Evaluating the Practical Efficiency Limit of Silicon Heterojunction–Interdigitated Back Contact Solar Cells by Creating Digital Twins of Silicon Heterojunction Solar Cells with Amorphous Silicon and Nanocrystalline Silicon Hole Contact Layers

Abstract

Improving power conversion efficiency (PCE) in photovoltaics has driven innovative approaches in solar cell design and technology. Silicon heterojunction (SHJ) solar cells exhibit advantages in PCE due to their effective passivating contact structures. SHJ–interdigitated back contact (SHJ–IBC) solar cells have the potential to surpass traditional SHJ cells, attributed to their advantage in short‐circuit current (JSC).
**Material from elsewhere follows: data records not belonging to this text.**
[config.mk]
export PLATFORM = sky130hd
export DESIGN_NAME = i2s_multi_receiver
export DESIGN_NICKNAME = d
export VERILOG_FILES = /design/src/rtl/i2s_pkg.sv /design/src/rtl/i2s_clock_gen.sv /design/src/rtl/i2s_multi_receiver.sv
export SDC_FILE = /design/constraint.sdc
export NUM_CORES = 1
export LEC_CHECK = 0
export CORE_AREA = 2 2 114 144
export CTS_CLUSTER_DIAMETER = 30
export DETAILED_ROUTE_END_ITERATION = 16
export DIE_AREA = 0 0 116 146
export PLACE_DENSITY_LB_ADDON = 0.12
export SLEW_MARGIN = 25
export SYNTH_ARGS = -nofsm -noshare
export SYNTH_HDL_FRONTEND = slang
export SYNTH_SLANG_ARGS = --single-unit
[constraint.sdc]
create_clock -name clock_in -period 7 [get_ports clock_in]
set_clock_uncertainty 0.1 [all_clocks]
set_input_delay 0.7 -clock clock_in [delete_from_list [all_inputs] [get_ports clock_in]]
set_output_delay 0.7 -clock clock_in [all_outputs]
set_load 0.02 [all_outputs]
[src/rtl/i2s_pkg.sv]
// i2s_pkg: shared I2S frame geometry, bit index type and sample slice helper.
// Used by i2s_clock_gen and i2s_multi_receiver.
package i2s_pkg;
    localparam int SLOT_BITS  = 32;
    localparam int FRAME_BITS = 64;

    typedef logic [5:0] bit_index_t;

    // Offset of (line, channel) inside the packed sample vector; right = 1 selects the right channel.
    function automatic int slice_offset(input int line, input logic right, input int width);
        return (2 * line + (right ? 1 : 0)) * width;
    endfunction
endpackage
### config.mk
export PLATFORM = sky130hd
export DESIGN_NAME = turn_controller
export DESIGN_NICKNAME = d
export VERILOG_FILES = /design/src/rtl/game_pkg.sv /design/src/rtl/frame_tick_sync.sv /design/src/rtl/turn_controller.sv
export SDC_FILE = /design/constraint.sdc
export NUM_CORES = 1
export LEC_CHECK = 0
export ABC_AREA = 0
export BUFFER_PORTS_ARGS = -buffer_cell sky130_fd_sc_hd__clkbuf_2
export CORE_MARGIN = 2
export CORE_UTILIZATION = 48
export CTS_CLUSTER_SIZE = 28
export DETAILED_ROUTE_END_ITERATION = 8
export HOLD_SLACK_MARGIN = 0.1
export PLACE_DENSITY = 0.82
export SLEW_MARGIN = 0
export SYNTH_ARGS = -nofsm -noshare
export SYNTH_HDL_FRONTEND = slang
export SYNTH_SLANG_ARGS = --single-unit
### constraint.sdc
create_clock -name clk -period 2.9 [get_ports clk]
set_input_delay 0.435 -clock clk [delete_from_list [all_inputs] [get_ports clk]]
set_output_delay 0.435 -clock clk [all_outputs]
set_load 0.03 [all_outputs]
### src/rtl/game_pkg.sv
// Shared game definitions: turn-sequencer states, keyboard codes and aiming limits.
package game_pkg;

  typedef enum logic [2:0] {
    ST_AIM,
    ST_ARM,
    ST_LAUNCH,
    ST_FLIGHT,
    ST_SETTLE
  } turn_state_t;

  localparam logic [7:0] KEY_A     = 8'h04;
  localparam logic [7:0] KEY_D     = 8'h07;
  localparam logic [7:0] KEY_W     = 8'h1A;
  localparam logic [7:0] KEY_S     = 8'h16;
  localparam logic [7:0] KEY_SPACE = 8'h2C;

  localparam logic [3:0] ANGLE_MAX    = 4'd8;
  localparam logic [2:0] POWER_MAX    = 3'd7;
  localparam logic [3:0] ANGLE_DEF_P0 = 4'd6;
  localparam logic [3:0] ANGLE_DEF_P1 = 4'd2;
  localparam logic [2:0] POWER_DEF    = 3'd4;

  function automatic logic key_mapped(input logic [7:0] k);
    return (k == KEY_A) || (k == KEY_D) || (k == KEY_W) ||
           (k == KEY_S) || (k == KEY_SPACE);
  endfunction

endpackage

### src/rtl/frame_tick_sync.sv
// Brings the frame-rate signal into clk and emits a one-cycle pulse per rising edge.
module frame_tick_sync (
  input  logic clk,
  input  logic reset,
  input  logic frame_clk,
  output logic tick
);

  logic r_sync0;
  logic r_sync1;
  logic r_sync1_d;

  always_ff @(posedge clk) begin
    if (reset) begin
      r_sync0   <= 1'b0;
      r_sync1   <= 1'b0;
      r_sync1_d <= 1'b0;
    end else begin
      r_sync0   <= frame_clk;
      r_sync1   <= r_sync0;
      r_sync1_d <= r_sync1;
    end
  end

  // Combinational pulse so that consumers act on the third clk edge after the rise.
  assign tick = r_sync1 & ~r_sync1_d;

endmodule

### src/rtl/turn_controller.sv
// Turn sequencer: keyboard aiming per player, one-frame launch pulse, flight/settle timing.
//
// state     | meaning
// ----------+----------------------------------------------------------
// ST_AIM    | active player adjusts angle/power; fire latches launch point
// ST_ARM    | fire accepted, waiting for the next frame tick
// ST_LAUNCH | launch held high for one frame
// ST_FLIGHT | bomb in the air; wait for explosion or flight timeout
// ST_SETTLE | terrain settle delay, then hand over to the other player
import game_pkg::*;

module turn_controller #(
  parameter int TURRET_H       = 8,
  parameter int SETTLE_FRAMES  = 30,
  parameter int FLIGHT_TIMEOUT = 600
) (
  input  logic       clk,
  input  logic       reset,
  input  logic       frame_clk,
  input  logic [7:0] keycode,
  input  logic [9:0] tank0_x,
  input  logic [9:0] tank0_y,
  input  logic [9:0] tank1_x,
  input  logic [9:0] tank1_y,
  input  logic       exploded,
  input  logic       game_over,
  output logic       launch,
  output logic [9:0] launchX,
  output logic [9:0] launchY,
  output logic [3:0] angle,
  output logic [2:0] power,
  output logic       player,
  output logic       busy,
  output logic       timeout_flag,
  output logic [7:0] turn_count
);

  localparam int CNT_MAX = (SETTLE_FRAMES > FLIGHT_TIMEOUT) ? SETTLE_FRAMES : FLIGHT_TIMEOUT;
  localparam int CW      = $clog2(CNT_MAX + 1);
  localparam logic [CW-1:0] FLIGHT_LOAD = CW'(FLIGHT_TIMEOUT - 1);
  localparam logic [CW-1:0] SETTLE_LOAD = CW'(SETTLE_FRAMES - 1);

  turn_state_t r_state, w_state_next;

  logic          w_tick;
  logic [7:0]    r_key_prev;
  logic [3:0]    r_angle [2];
  logic [2:0]    r_power [2];
  logic          r_player;
  logic          r_launch;
  logic [9:0]    r_launch_x;
  logic [9:0]    r_launch_y;
  logic          r_timeout;
  logic [7:0]    r_turns;
  logic [CW-1:0] r_cnt;
  logic          r_seen_low;

  logic       w_key_apply;
  logic       w_fire;
  logic [9:0] w_tank_x;
  logic [9:0] w_tank_y;
  logic       w_set_launch;
  logic       w_clr_launch;
  logic       w_load_flight;
  logic       w_load_settle;
  logic       w_timeout;
  logic       w_dec;
  logic       w_turn_done;

  frame_tick_sync u_tick (
    .clk       (clk),
    .reset     (reset),
    .frame_clk (frame_clk),
    .tick      (w_tick)
  );

  // game_over is checked combinationally so a key arriving with its rising edge is dropped.
  assign w_key_apply = (r_state == ST_AIM) && !game_over &&
                       (keycode != r_key_prev) && key_mapped(keycode);
  assign w_fire      = w_key_apply && (keycode == KEY_SPACE);
  assign w_tank_x    = r_player ? tank1_x : tank0_x;
  assign w_tank_y    = r_player ? tank1_y : tank0_y;

  always_comb begin
    w_state_next  = r_state;
    w_set_launch  = 1'b0;
    w_clr_launch  = 1'b0;
    w_load_flight = 1'b0;
    w_load_settle = 1'b0;
    w_timeout     = 1'b0;
    w_dec         = 1'b0;
    w_turn_done   = 1'b0;
    case (r_state)
      ST_AIM: begin
        if (w_fire) w_state_next = ST_ARM;
      end
      ST_ARM: begin
        if (w_tick) begin
          w_set_launch = 1'b1;
          w_state_next = ST_LAUNCH;
        end
      end
      ST_LAUNCH: begin
        if (w_tick) begin
          w_clr_launch  = 1'b1;
          w_load_flight = 1'b1;
          w_state_next  = ST_FLIGHT;
        end
      end
      ST_FLIGHT: begin
        // Explosion is tested first so it wins over a timeout on the same tick.
        if (r_seen_low && exploded) begin
          w_load_settle = 1'b1;
          w_state_next  = ST_SETTLE;
        end else if (w_tick) begin
          if (r_cnt == '0) begin
            w_timeout     = 1'b1;
            w_load_settle = 1'b1;
            w_state_next  = ST_SETTLE;
          end else begin
            w_dec = 1'b1;
          end
        end
      end
      ST_SETTLE: begin
        if (w_tick) begin
          if (r_cnt == '0) begin
            w_turn_done  = 1'b1;
            w_state_next = ST_AIM;
          end else begin
            w_dec = 1'b1;
          end
        end
      end
      default: w_state_next = ST_AIM;
    endcase
  end

  always_ff @(posedge clk) begin
    if (reset) begin
      r_state    <= ST_AIM;
      r_key_prev <= 8'h00;
      r_angle[0] <= ANGLE_DEF_P0;
      r_angle[1] <= ANGLE_DEF_P1;
      r_power[0] <= POWER_DEF;
      r_power[1] <= POWER_DEF;
      r_player   <= 1'b0;
      r_launch   <= 1'b0;
      r_launch_x <= 10'd0;
      r_launch_y <= 10'd0;
      r_timeout  <= 1'b0;
      r_turns    <= 8'd0;
      r_cnt      <= '0;
      r_seen_low <= 1'b0;
    end else begin
      r_state    <= w_state_next;
      r_key_prev <= keycode;
      if (w_key_apply) begin
        case (keycode)
          KEY_A: if (r_angle[r_player] != 4'd0)
                   r_angle[r_player] <= r_angle[r_player] - 4'd1;
          KEY_D: if (r_angle[r_player] != ANGLE_MAX)
                   r_angle[r_player] <= r_angle[r_player] + 4'd1;
          KEY_W: if (r_power[r_player] != POWER_MAX)
                   r_power[r_player] <= r_power[r_player] + 3'd1;
          KEY_S: if (r_power[r_player] != 3'd0)
                   r_power[r_player] <= r_power[r_player] - 3'd1;
          KEY_SPACE: begin
            r_launch_x <= w_tank_x;
            r_launch_y <= w_tank_y - 10'(TURRET_H);
          end
          default: ;
        endcase
      end
      if (w_set_launch)      r_launch <= 1'b1;
      else if (w_clr_launch) r_launch <= 1'b0;
      if (w_load_flight)      r_cnt <= FLIGHT_LOAD;
      else if (w_load_settle) r_cnt <= SETTLE_LOAD;
      else if (w_dec)         r_cnt <= r_cnt - 1'b1;
      if (w_load_flight)                             r_seen_low <= 1'b0;
      else if (r_state == ST_FLIGHT && !exploded)    r_seen_low <= 1'b1;
      if (w_load_settle) r_timeout <= w_timeout;
      if (w_turn_done) begin
        r_player <= ~r_player;
        r_turns  <= r_turns + 8'd1;
      end
    end
  end

  assign launch       = r_launch;
  assign launchX      = r_launch_x;
  assign launchY      = r_launch_y;
  assign angle        = r_angle[r_player];
  assign power        = r_power[r_player];
  assign player       = r_player;
  assign busy         = (r_state != ST_AIM);
  assign timeout_flag = r_timeout;
  assign turn_count   = r_turns;

endmodule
Herein, Silvaco Atlas technology computer‐aided design is used to create digital twins of high‐efficiency SHJ solar cells with amorphous silicon and nanocrystalline silicon hole selective contact (HSC) layers. Using parameters from digital twins of SHJ solar cells, the practical efficiency limit of SHJ–IBC solar cells is assessed. The results show that SHJ–IBC cells can achieve potential efficiencies of 27.01% with amorphous HSC and 27.38% with nanocrystalline HSC. Further efficiency augmentation to 27.51% can be achieved by narrowing the gap from 80 to 20 μm. This study not only advances comprehension of SHJ–IBC solar cells but also provides insights into optimizing geometrical configurations for improved performance. The utilization of digital twins provides a valuable tool for predicting and evaluating the performance of SHJ–IBC solar cells, contributing substantively to the ongoing development of high‐efficiency photovoltaic technology.